The Pfizer logo is seen at their world headquarters in Manhattan, New York, U.S.
Investors were expecting the company to step back from the split, Sanford Bernstein analyst Tim Anderson said in a research note.
“Where to from here? The company seems likely to leave open its option for a future split-up, but more immediately it may continue hunting for M&A targets,” Anderson wrote.
Pfizer’s shares were down 1.2 percent to $33.85 in premarket trading on Monday. The pharma giant began openly planning for the possible split in early 2014, saying it would operate the businesses as separate divisions and track their progress for three years before reaching a decision. In August, it said a decision would be made by year-end.
Pfizer said the sum-of-the-parts analysis showed no benefit to shareholders, and that tax costs and business disruptions were factors it considered.
The company had considered the move largely because its patent-protected medicines routinely enjoy sales growth while sales in the generics portfolio usually declined.
Investors shifted their focus to whether Pfizer would split after the company terminated the deal for Irish drugmaker Allergan in April.

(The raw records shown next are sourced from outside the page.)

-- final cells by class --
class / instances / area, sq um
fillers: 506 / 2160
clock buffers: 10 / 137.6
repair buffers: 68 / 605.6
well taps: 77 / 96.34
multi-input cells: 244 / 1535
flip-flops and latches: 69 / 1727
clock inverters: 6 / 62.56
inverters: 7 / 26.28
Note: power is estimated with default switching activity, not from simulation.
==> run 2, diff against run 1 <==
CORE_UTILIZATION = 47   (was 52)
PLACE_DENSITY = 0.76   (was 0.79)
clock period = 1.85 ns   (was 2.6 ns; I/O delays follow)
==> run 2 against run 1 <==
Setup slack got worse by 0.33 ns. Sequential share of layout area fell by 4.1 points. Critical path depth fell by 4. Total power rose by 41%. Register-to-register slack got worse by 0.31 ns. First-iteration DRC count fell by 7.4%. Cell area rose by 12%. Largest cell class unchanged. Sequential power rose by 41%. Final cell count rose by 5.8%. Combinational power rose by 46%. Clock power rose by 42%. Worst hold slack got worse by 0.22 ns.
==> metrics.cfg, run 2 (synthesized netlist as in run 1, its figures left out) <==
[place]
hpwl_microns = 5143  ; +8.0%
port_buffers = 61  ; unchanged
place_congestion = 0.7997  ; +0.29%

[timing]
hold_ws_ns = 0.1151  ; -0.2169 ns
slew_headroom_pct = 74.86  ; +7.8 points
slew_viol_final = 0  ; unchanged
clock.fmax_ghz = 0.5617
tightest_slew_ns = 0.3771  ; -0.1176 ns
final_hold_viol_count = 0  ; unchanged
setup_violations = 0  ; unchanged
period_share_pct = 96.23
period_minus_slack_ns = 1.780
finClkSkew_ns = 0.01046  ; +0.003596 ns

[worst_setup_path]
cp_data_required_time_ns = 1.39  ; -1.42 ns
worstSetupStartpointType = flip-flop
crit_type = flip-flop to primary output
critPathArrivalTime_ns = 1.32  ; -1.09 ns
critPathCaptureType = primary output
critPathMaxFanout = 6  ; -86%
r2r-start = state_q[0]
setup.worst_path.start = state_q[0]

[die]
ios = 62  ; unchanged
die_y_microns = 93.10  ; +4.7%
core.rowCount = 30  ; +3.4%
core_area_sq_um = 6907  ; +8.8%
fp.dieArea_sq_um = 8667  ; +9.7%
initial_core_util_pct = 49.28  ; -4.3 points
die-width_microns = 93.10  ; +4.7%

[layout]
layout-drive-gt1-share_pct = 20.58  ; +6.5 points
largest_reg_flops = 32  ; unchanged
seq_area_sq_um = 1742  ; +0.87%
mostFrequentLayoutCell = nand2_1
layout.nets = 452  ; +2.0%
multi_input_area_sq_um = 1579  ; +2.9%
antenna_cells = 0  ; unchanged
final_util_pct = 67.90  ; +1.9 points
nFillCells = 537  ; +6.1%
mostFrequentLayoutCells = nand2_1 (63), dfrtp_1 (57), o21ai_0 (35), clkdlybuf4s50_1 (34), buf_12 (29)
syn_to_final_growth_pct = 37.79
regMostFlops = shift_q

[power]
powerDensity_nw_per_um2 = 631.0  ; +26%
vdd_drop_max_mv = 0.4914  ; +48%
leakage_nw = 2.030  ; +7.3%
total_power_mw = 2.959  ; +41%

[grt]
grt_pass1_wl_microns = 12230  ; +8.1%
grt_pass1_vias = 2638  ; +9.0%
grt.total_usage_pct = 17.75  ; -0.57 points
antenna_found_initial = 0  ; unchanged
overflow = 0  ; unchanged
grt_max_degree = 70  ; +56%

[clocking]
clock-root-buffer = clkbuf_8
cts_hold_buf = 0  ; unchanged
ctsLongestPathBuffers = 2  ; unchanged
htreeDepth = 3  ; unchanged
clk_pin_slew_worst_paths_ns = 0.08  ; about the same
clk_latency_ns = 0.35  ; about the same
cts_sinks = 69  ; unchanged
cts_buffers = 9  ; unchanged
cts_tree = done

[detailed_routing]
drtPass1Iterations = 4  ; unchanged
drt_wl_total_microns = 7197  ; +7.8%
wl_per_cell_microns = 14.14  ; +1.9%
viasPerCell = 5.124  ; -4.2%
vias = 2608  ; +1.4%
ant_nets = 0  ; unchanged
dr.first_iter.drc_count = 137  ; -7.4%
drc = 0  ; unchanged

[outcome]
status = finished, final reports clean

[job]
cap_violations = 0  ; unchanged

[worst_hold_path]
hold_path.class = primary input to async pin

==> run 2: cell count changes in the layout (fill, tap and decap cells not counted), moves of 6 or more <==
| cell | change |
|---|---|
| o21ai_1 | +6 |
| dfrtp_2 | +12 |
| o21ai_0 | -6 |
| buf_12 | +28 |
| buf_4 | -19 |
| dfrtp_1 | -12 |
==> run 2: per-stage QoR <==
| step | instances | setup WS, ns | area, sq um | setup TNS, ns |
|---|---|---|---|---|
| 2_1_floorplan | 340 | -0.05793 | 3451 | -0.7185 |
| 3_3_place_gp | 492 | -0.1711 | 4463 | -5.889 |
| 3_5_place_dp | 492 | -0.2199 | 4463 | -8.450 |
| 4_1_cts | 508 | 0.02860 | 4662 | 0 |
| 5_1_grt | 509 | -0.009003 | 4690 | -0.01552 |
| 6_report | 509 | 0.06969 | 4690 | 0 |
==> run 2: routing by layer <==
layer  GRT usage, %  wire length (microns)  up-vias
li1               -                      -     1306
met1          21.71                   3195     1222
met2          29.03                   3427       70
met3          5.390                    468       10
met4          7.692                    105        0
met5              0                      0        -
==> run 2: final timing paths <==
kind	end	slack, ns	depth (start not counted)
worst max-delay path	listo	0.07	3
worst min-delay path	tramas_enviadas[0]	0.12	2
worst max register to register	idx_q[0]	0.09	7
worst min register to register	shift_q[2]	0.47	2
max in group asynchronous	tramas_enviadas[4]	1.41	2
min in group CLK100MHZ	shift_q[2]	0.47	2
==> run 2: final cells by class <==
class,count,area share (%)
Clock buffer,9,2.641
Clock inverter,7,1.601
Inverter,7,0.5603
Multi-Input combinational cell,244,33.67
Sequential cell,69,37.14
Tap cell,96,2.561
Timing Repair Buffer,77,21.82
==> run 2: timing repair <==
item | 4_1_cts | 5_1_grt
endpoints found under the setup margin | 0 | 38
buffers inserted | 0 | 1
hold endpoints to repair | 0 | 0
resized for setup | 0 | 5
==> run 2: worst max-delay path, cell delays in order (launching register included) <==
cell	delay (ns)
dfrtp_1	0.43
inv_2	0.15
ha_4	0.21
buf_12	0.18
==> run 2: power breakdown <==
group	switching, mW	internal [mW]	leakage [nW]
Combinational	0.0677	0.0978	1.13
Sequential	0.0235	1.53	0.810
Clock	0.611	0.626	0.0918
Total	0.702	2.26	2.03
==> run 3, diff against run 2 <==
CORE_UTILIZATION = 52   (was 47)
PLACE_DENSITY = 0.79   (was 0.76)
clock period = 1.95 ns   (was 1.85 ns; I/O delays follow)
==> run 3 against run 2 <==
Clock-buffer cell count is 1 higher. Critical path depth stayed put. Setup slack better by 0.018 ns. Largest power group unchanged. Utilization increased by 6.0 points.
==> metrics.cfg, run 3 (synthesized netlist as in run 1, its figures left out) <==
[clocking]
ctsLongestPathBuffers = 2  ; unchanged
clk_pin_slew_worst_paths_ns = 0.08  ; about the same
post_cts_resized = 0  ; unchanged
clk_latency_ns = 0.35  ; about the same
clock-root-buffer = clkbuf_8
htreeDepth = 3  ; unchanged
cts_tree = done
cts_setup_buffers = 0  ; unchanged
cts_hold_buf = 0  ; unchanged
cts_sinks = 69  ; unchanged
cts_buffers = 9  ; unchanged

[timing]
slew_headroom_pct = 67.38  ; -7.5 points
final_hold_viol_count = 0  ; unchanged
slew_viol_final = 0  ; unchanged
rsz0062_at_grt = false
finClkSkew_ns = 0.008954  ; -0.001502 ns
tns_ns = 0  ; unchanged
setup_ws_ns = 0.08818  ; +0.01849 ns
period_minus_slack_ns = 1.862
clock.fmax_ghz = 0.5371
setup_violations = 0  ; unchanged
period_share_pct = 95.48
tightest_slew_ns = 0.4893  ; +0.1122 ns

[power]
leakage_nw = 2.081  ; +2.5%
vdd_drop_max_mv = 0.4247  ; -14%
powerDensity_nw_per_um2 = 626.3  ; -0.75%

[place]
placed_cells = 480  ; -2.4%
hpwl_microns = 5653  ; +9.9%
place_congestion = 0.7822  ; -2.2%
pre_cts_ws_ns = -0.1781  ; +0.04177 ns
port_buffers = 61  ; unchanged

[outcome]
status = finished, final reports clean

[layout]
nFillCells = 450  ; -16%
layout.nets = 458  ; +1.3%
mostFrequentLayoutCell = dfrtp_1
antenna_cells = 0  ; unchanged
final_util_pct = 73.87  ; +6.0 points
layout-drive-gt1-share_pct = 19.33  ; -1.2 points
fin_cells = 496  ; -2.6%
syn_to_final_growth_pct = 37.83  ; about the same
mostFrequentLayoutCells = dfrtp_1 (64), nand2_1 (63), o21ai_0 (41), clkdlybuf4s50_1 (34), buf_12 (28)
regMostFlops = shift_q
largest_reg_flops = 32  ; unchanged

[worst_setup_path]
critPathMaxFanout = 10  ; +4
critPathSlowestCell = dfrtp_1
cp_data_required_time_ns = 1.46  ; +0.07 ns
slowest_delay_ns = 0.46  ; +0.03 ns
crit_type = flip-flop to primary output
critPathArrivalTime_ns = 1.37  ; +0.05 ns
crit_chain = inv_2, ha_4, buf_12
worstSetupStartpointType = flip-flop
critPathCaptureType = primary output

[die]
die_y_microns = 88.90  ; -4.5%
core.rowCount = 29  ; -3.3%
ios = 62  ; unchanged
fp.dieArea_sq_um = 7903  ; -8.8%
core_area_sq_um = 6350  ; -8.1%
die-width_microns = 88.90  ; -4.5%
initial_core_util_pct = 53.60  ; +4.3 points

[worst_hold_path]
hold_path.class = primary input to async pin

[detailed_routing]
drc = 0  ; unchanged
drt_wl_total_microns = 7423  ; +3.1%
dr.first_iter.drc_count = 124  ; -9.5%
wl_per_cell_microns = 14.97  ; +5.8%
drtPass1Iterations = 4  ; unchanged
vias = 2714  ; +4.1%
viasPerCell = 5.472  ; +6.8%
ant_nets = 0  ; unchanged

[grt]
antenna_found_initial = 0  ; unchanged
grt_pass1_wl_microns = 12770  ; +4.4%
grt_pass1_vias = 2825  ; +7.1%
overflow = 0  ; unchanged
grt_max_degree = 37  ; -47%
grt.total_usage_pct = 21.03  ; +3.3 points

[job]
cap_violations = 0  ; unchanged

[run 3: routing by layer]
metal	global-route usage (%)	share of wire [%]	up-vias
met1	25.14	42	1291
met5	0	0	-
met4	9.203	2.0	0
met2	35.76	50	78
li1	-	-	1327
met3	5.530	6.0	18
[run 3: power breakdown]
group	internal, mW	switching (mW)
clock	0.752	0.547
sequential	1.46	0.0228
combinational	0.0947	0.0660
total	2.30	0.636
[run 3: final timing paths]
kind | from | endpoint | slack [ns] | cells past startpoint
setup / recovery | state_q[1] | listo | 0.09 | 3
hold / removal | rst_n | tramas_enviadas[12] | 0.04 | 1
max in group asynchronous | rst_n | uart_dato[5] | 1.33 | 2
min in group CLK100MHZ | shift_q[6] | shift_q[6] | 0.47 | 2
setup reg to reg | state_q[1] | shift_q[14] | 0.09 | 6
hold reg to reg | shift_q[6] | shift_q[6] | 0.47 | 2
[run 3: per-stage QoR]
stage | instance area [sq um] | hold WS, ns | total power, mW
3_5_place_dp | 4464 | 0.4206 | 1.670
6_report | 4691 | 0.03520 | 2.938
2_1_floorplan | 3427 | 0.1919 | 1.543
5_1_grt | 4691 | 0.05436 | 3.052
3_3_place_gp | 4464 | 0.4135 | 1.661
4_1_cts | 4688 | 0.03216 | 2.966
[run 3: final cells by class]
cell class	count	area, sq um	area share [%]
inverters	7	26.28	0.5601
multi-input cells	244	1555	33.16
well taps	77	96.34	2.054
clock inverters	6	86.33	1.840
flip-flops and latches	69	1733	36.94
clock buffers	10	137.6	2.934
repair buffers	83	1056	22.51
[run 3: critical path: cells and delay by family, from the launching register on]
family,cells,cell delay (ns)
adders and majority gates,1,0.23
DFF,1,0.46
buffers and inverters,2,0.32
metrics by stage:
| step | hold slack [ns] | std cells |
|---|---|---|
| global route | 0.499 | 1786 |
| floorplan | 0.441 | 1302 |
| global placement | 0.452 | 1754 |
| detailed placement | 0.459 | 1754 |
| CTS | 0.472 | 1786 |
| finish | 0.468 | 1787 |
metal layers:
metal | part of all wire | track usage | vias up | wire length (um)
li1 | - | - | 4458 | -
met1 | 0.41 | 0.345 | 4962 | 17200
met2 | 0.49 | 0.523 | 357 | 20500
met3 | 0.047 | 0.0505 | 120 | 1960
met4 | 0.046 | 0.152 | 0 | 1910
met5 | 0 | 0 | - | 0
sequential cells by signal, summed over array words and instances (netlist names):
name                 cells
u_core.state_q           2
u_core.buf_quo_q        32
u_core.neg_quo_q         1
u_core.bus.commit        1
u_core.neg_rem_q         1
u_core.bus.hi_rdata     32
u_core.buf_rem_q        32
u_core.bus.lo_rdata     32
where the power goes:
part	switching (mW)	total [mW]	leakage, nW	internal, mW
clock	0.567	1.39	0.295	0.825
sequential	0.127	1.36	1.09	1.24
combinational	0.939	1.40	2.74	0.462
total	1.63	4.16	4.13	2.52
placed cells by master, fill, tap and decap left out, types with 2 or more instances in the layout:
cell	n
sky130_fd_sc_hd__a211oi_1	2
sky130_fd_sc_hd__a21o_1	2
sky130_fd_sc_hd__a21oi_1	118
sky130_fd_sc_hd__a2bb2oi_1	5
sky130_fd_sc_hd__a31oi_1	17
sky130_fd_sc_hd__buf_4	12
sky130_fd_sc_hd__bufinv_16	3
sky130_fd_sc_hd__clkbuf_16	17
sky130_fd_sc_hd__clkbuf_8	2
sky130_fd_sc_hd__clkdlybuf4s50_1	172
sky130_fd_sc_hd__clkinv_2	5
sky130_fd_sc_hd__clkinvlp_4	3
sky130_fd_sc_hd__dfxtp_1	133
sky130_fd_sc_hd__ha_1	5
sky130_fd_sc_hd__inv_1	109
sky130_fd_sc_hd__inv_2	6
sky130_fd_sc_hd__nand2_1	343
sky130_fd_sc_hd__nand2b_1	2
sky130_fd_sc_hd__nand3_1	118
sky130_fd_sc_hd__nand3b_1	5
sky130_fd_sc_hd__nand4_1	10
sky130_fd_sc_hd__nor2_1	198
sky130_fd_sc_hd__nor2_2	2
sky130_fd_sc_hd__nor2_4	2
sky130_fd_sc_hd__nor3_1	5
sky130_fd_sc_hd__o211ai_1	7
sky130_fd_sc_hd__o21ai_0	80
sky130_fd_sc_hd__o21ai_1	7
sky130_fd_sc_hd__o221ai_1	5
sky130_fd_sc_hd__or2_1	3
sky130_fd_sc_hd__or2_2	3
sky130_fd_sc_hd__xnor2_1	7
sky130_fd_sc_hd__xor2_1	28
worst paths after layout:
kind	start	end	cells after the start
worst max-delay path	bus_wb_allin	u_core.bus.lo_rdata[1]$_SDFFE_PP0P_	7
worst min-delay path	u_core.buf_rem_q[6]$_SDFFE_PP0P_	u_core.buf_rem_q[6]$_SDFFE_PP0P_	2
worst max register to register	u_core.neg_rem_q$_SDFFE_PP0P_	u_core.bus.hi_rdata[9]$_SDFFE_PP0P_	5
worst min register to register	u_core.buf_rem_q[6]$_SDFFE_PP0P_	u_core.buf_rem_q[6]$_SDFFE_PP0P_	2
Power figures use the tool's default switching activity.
**config.mk**
```make
export PLATFORM = sky130hd
export DESIGN_NAME = mem_ctrl
export DESIGN_NICKNAME = d
export VERILOG_FILES = /design/src/rtl/mem_ctrl_pkg.sv /design/src/rtl/mem_ctrl_lane.sv /design/src/rtl/mem_ctrl.sv
export SDC_FILE = /design/constraint.sdc
export NUM_CORES = 1
export LEC_CHECK = 0
export CELL_PAD_IN_SITES_DETAIL_PLACEMENT = 1
export CELL_PAD_IN_SITES_GLOBAL_PLACEMENT = 2
export CORE_ASPECT_RATIO = 0.5
export CORE_MARGIN = 4
export CORE_UTILIZATION = 27
export DETAILED_ROUTE_END_ITERATION = 10
export PLACE_DENSITY = 0.93
export SLEW_MARGIN = 15
export SYNTH_ARGS = -nofsm -noshare
export SYNTH_HDL_FRONTEND = slang
export SYNTH_SLANG_ARGS = --single-unit
```
**constraint.sdc**
```tcl
create_clock -name clk -period 4.05 [get_ports clk]
set_input_delay 0.81 -clock clk [delete_from_list [all_inputs] [get_ports clk]]
set_output_delay 0.81 -clock clk [all_outputs]
set_load 0.01 [all_outputs]
```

In August Pfizer announced it was buying cancer drugmaker Medivation Inc for $14 billion to get access to blockbuster prostate cancer drug Xtandi for its growing oncology roster.
The Medivation deal illustrates a shift in Pfizer’s mergers and acquisitions strategy from lowering taxes, which was the rationale behind the failed Allergan tax inversion deal, to strengthening its lineup of branded drugs, especially lucrative cancer treatments.
A year ago, Pfizer paid $15 billion for Hospira, which sells generic hospital products and is developing biosimilars to compete with big-selling injectable biotech drugs. That deal was seen by Wall Street as a way of bolstering its generic drugs operation ahead of potentially divesting the business.